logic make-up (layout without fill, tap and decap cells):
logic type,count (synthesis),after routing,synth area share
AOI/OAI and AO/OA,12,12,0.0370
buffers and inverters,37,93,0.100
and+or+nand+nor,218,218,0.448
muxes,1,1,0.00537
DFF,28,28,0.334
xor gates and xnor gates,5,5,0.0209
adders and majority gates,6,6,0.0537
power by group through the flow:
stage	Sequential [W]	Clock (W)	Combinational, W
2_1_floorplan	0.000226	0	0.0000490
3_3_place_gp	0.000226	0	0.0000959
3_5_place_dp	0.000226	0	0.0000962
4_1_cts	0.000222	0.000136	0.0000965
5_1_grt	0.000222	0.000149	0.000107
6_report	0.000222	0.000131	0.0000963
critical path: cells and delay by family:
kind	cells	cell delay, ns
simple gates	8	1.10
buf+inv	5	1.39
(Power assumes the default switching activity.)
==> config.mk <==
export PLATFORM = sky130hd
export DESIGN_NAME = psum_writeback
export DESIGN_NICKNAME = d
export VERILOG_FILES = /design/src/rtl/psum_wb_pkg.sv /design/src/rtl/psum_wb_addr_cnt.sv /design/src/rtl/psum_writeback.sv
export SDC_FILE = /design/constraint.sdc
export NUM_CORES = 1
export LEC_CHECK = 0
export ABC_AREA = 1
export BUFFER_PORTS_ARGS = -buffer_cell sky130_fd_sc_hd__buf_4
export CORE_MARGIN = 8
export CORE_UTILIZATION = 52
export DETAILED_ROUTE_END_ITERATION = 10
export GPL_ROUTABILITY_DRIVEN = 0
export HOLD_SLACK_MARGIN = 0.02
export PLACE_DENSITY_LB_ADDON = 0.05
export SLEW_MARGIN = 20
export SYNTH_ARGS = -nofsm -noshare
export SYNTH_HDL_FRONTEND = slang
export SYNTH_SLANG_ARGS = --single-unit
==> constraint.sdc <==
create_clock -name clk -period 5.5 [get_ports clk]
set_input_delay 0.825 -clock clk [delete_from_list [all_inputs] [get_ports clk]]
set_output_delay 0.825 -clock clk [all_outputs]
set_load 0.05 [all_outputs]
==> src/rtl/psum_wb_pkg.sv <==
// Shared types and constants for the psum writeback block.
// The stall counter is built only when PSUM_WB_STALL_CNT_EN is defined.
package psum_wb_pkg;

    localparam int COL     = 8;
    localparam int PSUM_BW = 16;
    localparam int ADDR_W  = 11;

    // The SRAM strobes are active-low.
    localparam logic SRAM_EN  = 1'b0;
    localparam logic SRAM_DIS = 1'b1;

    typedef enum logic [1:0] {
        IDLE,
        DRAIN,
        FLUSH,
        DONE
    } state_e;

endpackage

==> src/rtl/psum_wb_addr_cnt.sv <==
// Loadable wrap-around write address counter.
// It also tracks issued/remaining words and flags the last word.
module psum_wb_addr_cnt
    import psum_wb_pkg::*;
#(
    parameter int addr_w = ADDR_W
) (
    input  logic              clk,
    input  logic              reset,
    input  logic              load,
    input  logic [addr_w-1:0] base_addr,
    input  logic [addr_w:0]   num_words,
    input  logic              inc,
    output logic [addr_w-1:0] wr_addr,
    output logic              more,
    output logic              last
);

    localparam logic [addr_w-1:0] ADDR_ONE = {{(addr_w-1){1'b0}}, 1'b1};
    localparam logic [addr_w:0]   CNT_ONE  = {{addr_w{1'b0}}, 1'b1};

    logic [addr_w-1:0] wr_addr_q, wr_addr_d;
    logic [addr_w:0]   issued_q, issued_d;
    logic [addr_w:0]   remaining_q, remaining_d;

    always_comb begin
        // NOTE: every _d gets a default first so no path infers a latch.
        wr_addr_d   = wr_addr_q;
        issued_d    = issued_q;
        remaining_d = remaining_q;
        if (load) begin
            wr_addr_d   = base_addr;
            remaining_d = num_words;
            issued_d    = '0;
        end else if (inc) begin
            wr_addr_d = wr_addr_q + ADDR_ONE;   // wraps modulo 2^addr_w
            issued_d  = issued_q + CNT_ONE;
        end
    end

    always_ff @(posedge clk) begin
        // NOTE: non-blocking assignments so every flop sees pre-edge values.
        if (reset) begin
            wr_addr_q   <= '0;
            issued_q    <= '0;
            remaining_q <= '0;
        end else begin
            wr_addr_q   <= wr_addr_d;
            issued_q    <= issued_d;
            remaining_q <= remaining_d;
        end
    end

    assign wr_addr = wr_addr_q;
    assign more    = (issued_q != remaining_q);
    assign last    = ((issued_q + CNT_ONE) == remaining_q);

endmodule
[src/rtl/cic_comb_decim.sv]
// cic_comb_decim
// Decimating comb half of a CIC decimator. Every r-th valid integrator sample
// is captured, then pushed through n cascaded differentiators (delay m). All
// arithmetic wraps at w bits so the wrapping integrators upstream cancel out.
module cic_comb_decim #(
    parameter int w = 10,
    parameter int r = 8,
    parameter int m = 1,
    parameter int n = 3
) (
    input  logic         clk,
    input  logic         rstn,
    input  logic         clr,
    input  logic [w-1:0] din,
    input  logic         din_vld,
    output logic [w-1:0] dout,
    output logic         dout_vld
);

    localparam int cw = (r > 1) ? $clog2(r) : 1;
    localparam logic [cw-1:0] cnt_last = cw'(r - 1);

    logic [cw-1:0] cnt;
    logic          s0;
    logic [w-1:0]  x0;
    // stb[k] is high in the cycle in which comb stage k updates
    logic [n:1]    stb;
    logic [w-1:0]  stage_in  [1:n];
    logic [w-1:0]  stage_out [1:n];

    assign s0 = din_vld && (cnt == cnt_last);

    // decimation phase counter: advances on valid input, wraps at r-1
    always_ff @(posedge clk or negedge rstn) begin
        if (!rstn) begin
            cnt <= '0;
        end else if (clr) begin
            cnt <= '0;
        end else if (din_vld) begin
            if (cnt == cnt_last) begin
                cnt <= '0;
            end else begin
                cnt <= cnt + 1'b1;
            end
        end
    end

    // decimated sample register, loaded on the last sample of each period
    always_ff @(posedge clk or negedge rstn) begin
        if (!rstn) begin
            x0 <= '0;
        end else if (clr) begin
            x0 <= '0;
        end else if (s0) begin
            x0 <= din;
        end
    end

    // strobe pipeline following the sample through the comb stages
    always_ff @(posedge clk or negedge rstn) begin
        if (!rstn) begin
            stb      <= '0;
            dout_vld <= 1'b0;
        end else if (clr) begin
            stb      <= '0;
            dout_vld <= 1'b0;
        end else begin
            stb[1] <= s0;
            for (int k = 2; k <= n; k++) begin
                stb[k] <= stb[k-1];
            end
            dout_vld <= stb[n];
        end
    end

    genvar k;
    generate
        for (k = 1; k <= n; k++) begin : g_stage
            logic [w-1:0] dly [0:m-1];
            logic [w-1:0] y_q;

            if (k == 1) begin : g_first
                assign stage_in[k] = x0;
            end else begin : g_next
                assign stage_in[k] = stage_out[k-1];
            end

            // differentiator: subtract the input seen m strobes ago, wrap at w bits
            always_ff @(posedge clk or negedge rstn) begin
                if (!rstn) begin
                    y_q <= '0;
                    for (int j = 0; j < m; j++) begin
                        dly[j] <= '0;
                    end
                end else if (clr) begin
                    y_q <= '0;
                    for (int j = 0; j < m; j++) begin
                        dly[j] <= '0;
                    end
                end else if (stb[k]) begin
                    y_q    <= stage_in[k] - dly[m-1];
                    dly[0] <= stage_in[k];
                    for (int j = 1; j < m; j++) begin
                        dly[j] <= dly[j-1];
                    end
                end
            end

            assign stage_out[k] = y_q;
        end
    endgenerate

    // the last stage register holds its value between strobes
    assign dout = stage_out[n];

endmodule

Exercise:
From the listing above, pick out each line where the word "gates" appears.

Answer below:
xor gates and xnor gates,5,5,0.0209
adders and majority gates,6,6,0.0537
simple gates	8	1.10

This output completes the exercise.